Task
Please copy exactly the lines from the top of the data through the line containing "export CAP_MARGIN = 20", and nothing else.

Exercise inputs

_ _ _

Source: an optimization exercise on an open RTL-to-GDS flow (aim: a short achievable clock period and few clock cycles). Production flows keep margins and buffers that such runs may drop.
The RTL was checked by simulation tests, not by an equivalence proof against the original design.
Power figures rest on the tool's default switching activity, not on a simulated workload.

### design/flow/config.mk
export PLATFORM = sky130hd
export DESIGN_NAME = ARM
export DESIGN_NICKNAME = ARM
export VERILOG_FILES = /design/flow/design.v
export SDC_FILE = /design/flow/constraint.sdc
export NUM_CORES = 4
export LEC_CHECK = 0
export CAP_MARGIN = 20
export CORE_MARGIN = 2
export CORE_UTILIZATION = 40
export PLACE_DENSITY = 0.6
export SETUP_SLACK_MARGIN = 0.4
export SLEW_MARGIN = 20
### design/flow/design.v
module ARM (
    input clk,
    input rst,
    output [31:0] imem_addr,
    input [31:0] imem_data,
    output [17:0] SRAM_ADDR,
    output [15:0] SRAM_DQ_O,
    input [15:0] SRAM_DQ_I,
    output SRAM_WE_N
);
  wire adv;   
  reg  [31:0] pc;
  wire [31:0] pc4 = pc + 32'd4;
  wire        br_taken;
  reg  [31:0] e_target;
  always @(posedge clk)
    if (rst) pc <= 32'd0;
    else if (adv) pc <= br_taken ? e_target : pc4;
  assign imem_addr = pc;
  reg [31:0] d_inst, d_pc4;
  reg        d_valid;
  always @(posedge clk)
    if (rst) begin
      d_valid <= 1'b0;
      d_inst  <= 32'd0;
      d_pc4   <= 32'd0;
    end else if (adv) begin
      d_valid <= 1'b1;
      d_inst  <= imem_data;
      d_pc4   <= pc4;
    end
  wire [3:0] d_cond = d_inst[31:28];
  wire [1:0] d_mode = d_inst[27:26];
  wire d_I = d_inst[25];
  wire [3:0] d_opc = d_inst[24:21];
  wire d_Sb = d_inst[20];
  wire [3:0] d_rn = d_inst[19:16];
  wire [3:0] d_rd = d_inst[15:12];
  wire [11:0] d_sh = d_inst[11:0];
  wire d_dp = d_valid & (d_mode == 2'b00);
  wire d_mem = d_valid & (d_mode == 2'b01) & (d_opc == 4'b0100);
  wire d_ldr = d_mem & d_Sb;
  wire d_str = d_mem & ~d_Sb;
  wire d_b = d_valid & (d_mode == 2'b10) & d_I;
  wire o_mov = d_opc == 4'b1101, o_mvn = d_opc == 4'b1111, o_add = d_opc == 4'b0100,
       o_adc = d_opc == 4'b0101, o_sub = d_opc == 4'b0010, o_sbc = d_opc == 4'b0110,
       o_and = d_opc == 4'b0000, o_orr = d_opc == 4'b1100, o_eor = d_opc == 4'b0001,
       o_cmp = d_opc == 4'b1010;
  wire d_wb = (d_dp & (o_mov | o_mvn | o_add | o_adc | o_sub | o_sbc | o_and | o_orr | o_eor)) | d_ldr;
  wire d_S = d_dp & d_Sb;
  wire a_mov = d_dp & o_mov;
  wire a_mvn = d_dp & o_mvn;
  wire a_add = (d_dp & o_add) | d_mem;
  wire a_adc = d_dp & o_adc;
  wire a_sub = d_dp & (o_sub | o_cmp);
  wire a_sbc = d_dp & o_sbc;
  wire a_orr = d_dp & o_orr;
  wire a_eor = d_dp & o_eor;
  wire a_and = d_dp & ~(o_mov | o_mvn | o_add | o_adc | o_sub | o_cmp | o_sbc | o_orr | o_eor);
  wire [3:0] d_src1 = d_rn;
  wire [3:0] d_src2 = d_str ? d_rd : d_sh[3:0];
  wire d_use1 = d_mem | (d_dp & ~(o_mov | o_mvn));
  wire d_use2 = d_str | (d_dp & ~d_I);
  wire [3:0] rotate_imm = d_sh[11:8];
  wire [7:0] immed_8 = d_sh[7:0];
  reg [31:0] shift_buffer, rot_imm;
  always @* begin
    shift_buffer = {24'd0, immed_8};
    rot_imm = shift_buffer >> (rotate_imm << 1) | shift_buffer << (32 - (rotate_imm << 1));
  end
  wire d_selimm = d_mem | d_I;
  wire [31:0] d_imm = d_mem ? {20'b0, d_sh} : rot_imm;
  wire [4:0] shift_imm = d_sh[11:7];
  wire [1:0] shift = d_sh[6:5];
  wire d_len = (shift == 2'b00) | (shift == 2'b11);
  wire [4:0] d_lamt = shift_imm;
  wire d_ren = (shift == 2'b01) | (shift == 2'b10) | ((shift == 2'b11) & (shift_imm <= 5'd5));
  wire [4:0] d_ramt = (shift == 2'b11) ? (5'd5 - shift_imm) : shift_imm;
  wire [31:0] d_target = d_pc4 + {{6{d_inst[23]}}, d_inst[23:0], 2'b00};
  reg [31:0] rf[0:15];
  reg w2_wb_en, w2_pend, w2_tag;
  reg [3:0] w2_dest;
  reg [31:0] w2_res;
  reg ld_now, ld_now_tag;
  reg [15:0] ld_lo;
  wire w2_arrive = w2_pend & ld_now & (w2_tag == ld_now_tag);
  wire [31:0] w2_val = w2_pend ? {SRAM_DQ_I, ld_lo} : w2_res;
  integer i;
  always @(posedge clk)
    if (rst) begin
      for (i = 0; i < 16; i = i + 1) rf[i] <= i;
    end else if (adv & w2_wb_en) rf[w2_dest] <= w2_val;
  wire [31:0] d_val1 = (w2_wb_en && w2_dest == d_src1) ? w2_val : rf[d_src1];
  wire [31:0] d_val2 = (w2_wb_en && w2_dest == d_src2) ? w2_val : rf[d_src2];
  reg [3:0] e_cond, e_dest;
  reg e_wb, e_S, e_ldr, e_str, e_b, e_use1, e_use2;
  reg e_mov, e_mvn, e_add, e_adc, e_sub, e_sbc, e_and, e_orr, e_eor;
  reg [31:0] e_val1, e_val2, e_imm;
  reg e_selimm, e_len, e_ren;
  reg [4:0] e_lamt, e_ramt;
  reg [2:0] e_m1, e_m2;
  reg m_wb_en, m_pend, m_tag;
  reg [3:0] m_dest;
  reg [31:0] m_res;
  reg w_wb_en, w_pend, w_tag;
  reg [3:0] w_dest;
  reg [31:0] w_res;
  always @(posedge clk)
    if (rst) begin
      {e_wb, e_S, e_ldr, e_str, e_b, e_use1, e_use2} <= 7'b0;
      {e_mov, e_mvn, e_add, e_adc, e_sub, e_sbc, e_and, e_orr, e_eor} <= 9'b0;
      e_cond <= 4'd0;
      e_dest <= 4'd0;
      e_val1 <= 32'd0;
      e_val2 <= 32'd0;
      e_imm <= 32'd0;
      e_selimm <= 1'b0;
      e_len <= 1'b0;
      e_ren <= 1'b0;
      e_lamt <= 5'd0;
      e_ramt <= 5'd0;
      e_target <= 32'd0;
      e_m1 <= 3'd0;
      e_m2 <= 3'd0;
    end else if (adv) begin
      e_cond <= d_cond;
      e_dest <= d_rd;
      e_wb <= d_wb;
      e_S <= d_S;
      e_ldr <= d_ldr;
      e_str <= d_str;
      e_b <= d_b;
      e_use1 <= d_use1;
      e_use2 <= d_use2;
      {e_mov, e_mvn, e_add, e_adc, e_sub, e_sbc, e_and, e_orr, e_eor} <=
          {a_mov, a_mvn, a_add, a_adc, a_sub, a_sbc, a_and, a_orr, a_eor};
      e_val1 <= d_val1;
      e_val2 <= d_val2;
      e_imm <= d_imm;
      e_selimm <= d_selimm;
      e_len <= d_len;
      e_ren <= d_ren;
      e_lamt <= d_lamt;
      e_ramt <= d_ramt;
      e_target <= d_target;
      e_m1 <= {d_src1 == w_dest, d_src1 == m_dest, d_src1 == e_dest};
      e_m2 <= {d_src2 == w_dest, d_src2 == m_dest, d_src2 == e_dest};
    end
  reg [3:0] flags;   
  wire fN = flags[3], fZ = flags[2], fC = flags[1], fV = flags[0];
  reg pass;
  always @* begin
    case (e_cond)
      4'd0: pass = fZ;
      4'd1: pass = ~fZ;
      4'd2: pass = fC;
      4'd3: pass = ~fC;
      4'd4: pass = fN;
      4'd5: pass = ~fN;
      4'd6: pass = fV;
      4'd7: pass = ~fV;
      4'd8: pass = fC & ~fZ;
      4'd9: pass = ~fC & fZ;
      4'd10: pass = fN == fV;
      4'd11: pass = fN != fV;
      4'd12: pass = ~fZ & (fN == fV);
      4'd13: pass = fZ | (fN != fV);
      default: pass = 1'b1;
    endcase
  end
  wire s1_w = e_m1[1] & w_wb_en;
  wire s1_m = ~s1_w & e_m1[0] & m_wb_en;
  wire s1_2 = ~s1_w & ~s1_m & e_m1[2] & w2_wb_en;
  wire s2_w = e_m2[1] & w_wb_en;
  wire s2_m = ~s2_w & e_m2[0] & m_wb_en;
  wire s2_2 = ~s2_w & ~s2_m & e_m2[2] & w2_wb_en;
  wire [31:0] op1 = s1_w ? w_res : s1_m ? m_res : s1_2 ? w2_res : e_val1;
  wire [31:0] op2 = s2_w ? w_res : s2_m ? m_res : s2_2 ? w2_res : e_val2;
  wire pend1 = (s1_w & w_pend) | (s1_m & m_pend) | (s1_2 & w2_pend);
  wire pend2 = (s2_w & w_pend) | (s2_m & m_pend) | (s2_2 & w2_pend);
  wire [31:0] shl = e_len ? (op2 << e_lamt) : 32'd0;
  wire [31:0] shr = e_ren ? (op2 >> e_ramt) : 32'd0;
  wire [31:0] a = op1;
  wire [31:0] b = e_selimm ? e_imm : (shl | shr);
  wire inv = e_sub | e_sbc;
  wire [31:0] bb = inv ? ~b : b;
  wire cin = (e_adc & fC) | e_sub | (e_sbc & ~fC);
  wire [32:0] sum = {1'b0, a} + {1'b0, bb} + {32'd0, cin};
  wire arith = e_add | e_adc | e_sub | e_sbc;
  wire [31:0] res = ({32{arith}} & sum[31:0]) | ({32{e_mov}} & b) | ({32{e_mvn}} & ~b) |
                    ({32{e_and}} & (a & b)) | ({32{e_orr}} & (a | b)) | ({32{e_eor}} & (a ^ b));
  wire rN = res[31];
  wire rZ = res == 32'd0;
  wire a_pos = ~a[31] & (a != 32'd0);
  wire b_pos = ~b[31] & (b != 32'd0);
  wire r_pos = ~res[31] & ~rZ;
  wire rC = (e_add & (a[31] ^ b[31] ^ sum[32])) | (e_adc & sum[32]);
  wire rV = ((e_add | e_adc) & ((a_pos & b_pos & res[31]) | (a[31] & b[31] & r_pos))) |
            ((e_sub | e_sbc) & ((a_pos & b[31] & res[31]) | (a[31] & b_pos & r_pos)));
  wire e_memop = (e_ldr | e_str) & pass;
  assign br_taken = e_b & pass;
  localparam [1:0] S_IDLE = 2'd0, S_STLO = 2'd1, S_LDLO = 2'd2, S_HI = 2'd3;
  reg [1:0] sst;
  reg hi_ld, ld_tag;
  reg [17:0] sa;
  reg swe_n;
  reg [15:0] sdo, st_hi;
  wire port_busy = (sst == S_STLO) | (sst == S_LDLO);
  wire stall = (e_memop & port_busy) | (pass & ((e_use1 & pend1) | (e_use2 & pend2)));
  assign adv = ~stall;
  wire issue = adv & e_memop;
  always @(posedge clk) begin
    if ((sst == S_HI) & hi_ld) ld_lo <= SRAM_DQ_I;
    if (rst) begin
      sst <= S_IDLE;
      swe_n <= 1'b1;
      ld_now <= 1'b0;
      ld_now_tag <= 1'b0;
      ld_tag <= 1'b0;
      hi_ld <= 1'b0;
      sa <= 18'd0;
      sdo <= 16'd0;
      st_hi <= 16'd0;
    end else begin
      ld_now <= (sst == S_HI) & hi_ld;
      ld_now_tag <= ld_tag;
      if (issue) begin
        sa <= {sum[18:2], 1'b0};
        swe_n <= ~e_str;
        sdo <= op2[15:0];
        st_hi <= op2[31:16];
        sst <= e_str ? S_STLO : S_LDLO;
        if (e_ldr) ld_tag <= ~ld_tag;
      end else begin
        case (sst)
          S_STLO: begin
            sa[0] <= 1'b1;
            sdo <= st_hi;
            swe_n <= 1'b0;
            sst <= S_HI;
            hi_ld <= 1'b0;
          end
          S_LDLO: begin
            sa[0] <= 1'b1;
            swe_n <= 1'b1;
            sst <= S_HI;
            hi_ld <= 1'b1;
          end
          default: begin
            swe_n <= 1'b1;
            sst <= S_IDLE;
          end
        endcase
      end
    end
  end
  assign SRAM_ADDR = sa;
  assign SRAM_WE_N = swe_n;
  assign SRAM_DQ_O = sdo;
  always @(posedge clk)
    if (rst) flags <= 4'd0;
    else if (adv & e_S & pass) flags <= {rN, rZ, rC, rV};
  wire [31:0] ld_word = {SRAM_DQ_I, ld_lo};
  wire nm_wb_en = adv ? (e_wb & pass) : m_wb_en;
  wire nm_pend = adv ? (e_ldr & pass) : m_pend;
  wire nm_tag = adv ? ~ld_tag : m_tag;
  wire [3:0] nm_dest = adv ? e_dest : m_dest;
  wire [31:0] nm_res = adv ? res : m_res;
  wire nw_wb_en = adv ? m_wb_en : w_wb_en;
  wire nw_pend = adv ? m_pend : w_pend;
  wire nw_tag = adv ? m_tag : w_tag;
  wire [3:0] nw_dest = adv ? m_dest : w_dest;
  wire [31:0] nw_res = adv ? m_res : w_res;
  wire n2_wb_en = adv ? w_wb_en : w2_wb_en;
  wire n2_pend = adv ? w_pend : w2_pend;
  wire n2_tag = adv ? w_tag : w2_tag;
  wire [3:0] n2_dest = adv ? w_dest : w2_dest;
  wire [31:0] n2_res = adv ? w_res : w2_res;
  wire am = ld_now & nm_pend & (nm_tag == ld_now_tag);
  wire aw = ld_now & nw_pend & (nw_tag == ld_now_tag);
  wire a2 = ld_now & n2_pend & (n2_tag == ld_now_tag);
  always @(posedge clk)
    if (rst) begin
      {m_wb_en, m_pend, m_tag, w_wb_en, w_pend, w_tag, w2_wb_en, w2_pend, w2_tag} <= 9'd0;
      m_dest <= 4'd0;
      w_dest <= 4'd0;
      w2_dest <= 4'd0;
      m_res <= 32'd0;
      w_res <= 32'd0;
      w2_res <= 32'd0;
    end else begin
      m_wb_en <= nm_wb_en;
      m_tag <= nm_tag;
      m_dest <= nm_dest;
      m_pend <= nm_pend & ~am;
      m_res <= am ? ld_word : nm_res;
      w_wb_en <= nw_wb_en;
      w_tag <= nw_tag;
      w_dest <= nw_dest;
      w_pend <= nw_pend & ~aw;
      w_res <= aw ? ld_word : nw_res;
      w2_wb_en <= n2_wb_en;
      w2_tag <= n2_tag;
      w2_dest <= n2_dest;
      w2_pend <= n2_pend & ~a2;
      w2_res <= a2 ? ld_word : n2_res;
    end
endmodule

_ _ _

Expected answer
Source: an optimization exercise on an open RTL-to-GDS flow (aim: a short achievable clock period and few clock cycles). Production flows keep margins and buffers that such runs may drop.
The RTL was checked by simulation tests, not by an equivalence proof against the original design.
Power figures rest on the tool's default switching activity, not on a simulated workload.

### design/flow/config.mk
export PLATFORM = sky130hd
export DESIGN_NAME = ARM
export DESIGN_NICKNAME = ARM
export VERILOG_FILES = /design/flow/design.v
export SDC_FILE = /design/flow/constraint.sdc
export NUM_CORES = 4
export LEC_CHECK = 0
export CAP_MARGIN = 20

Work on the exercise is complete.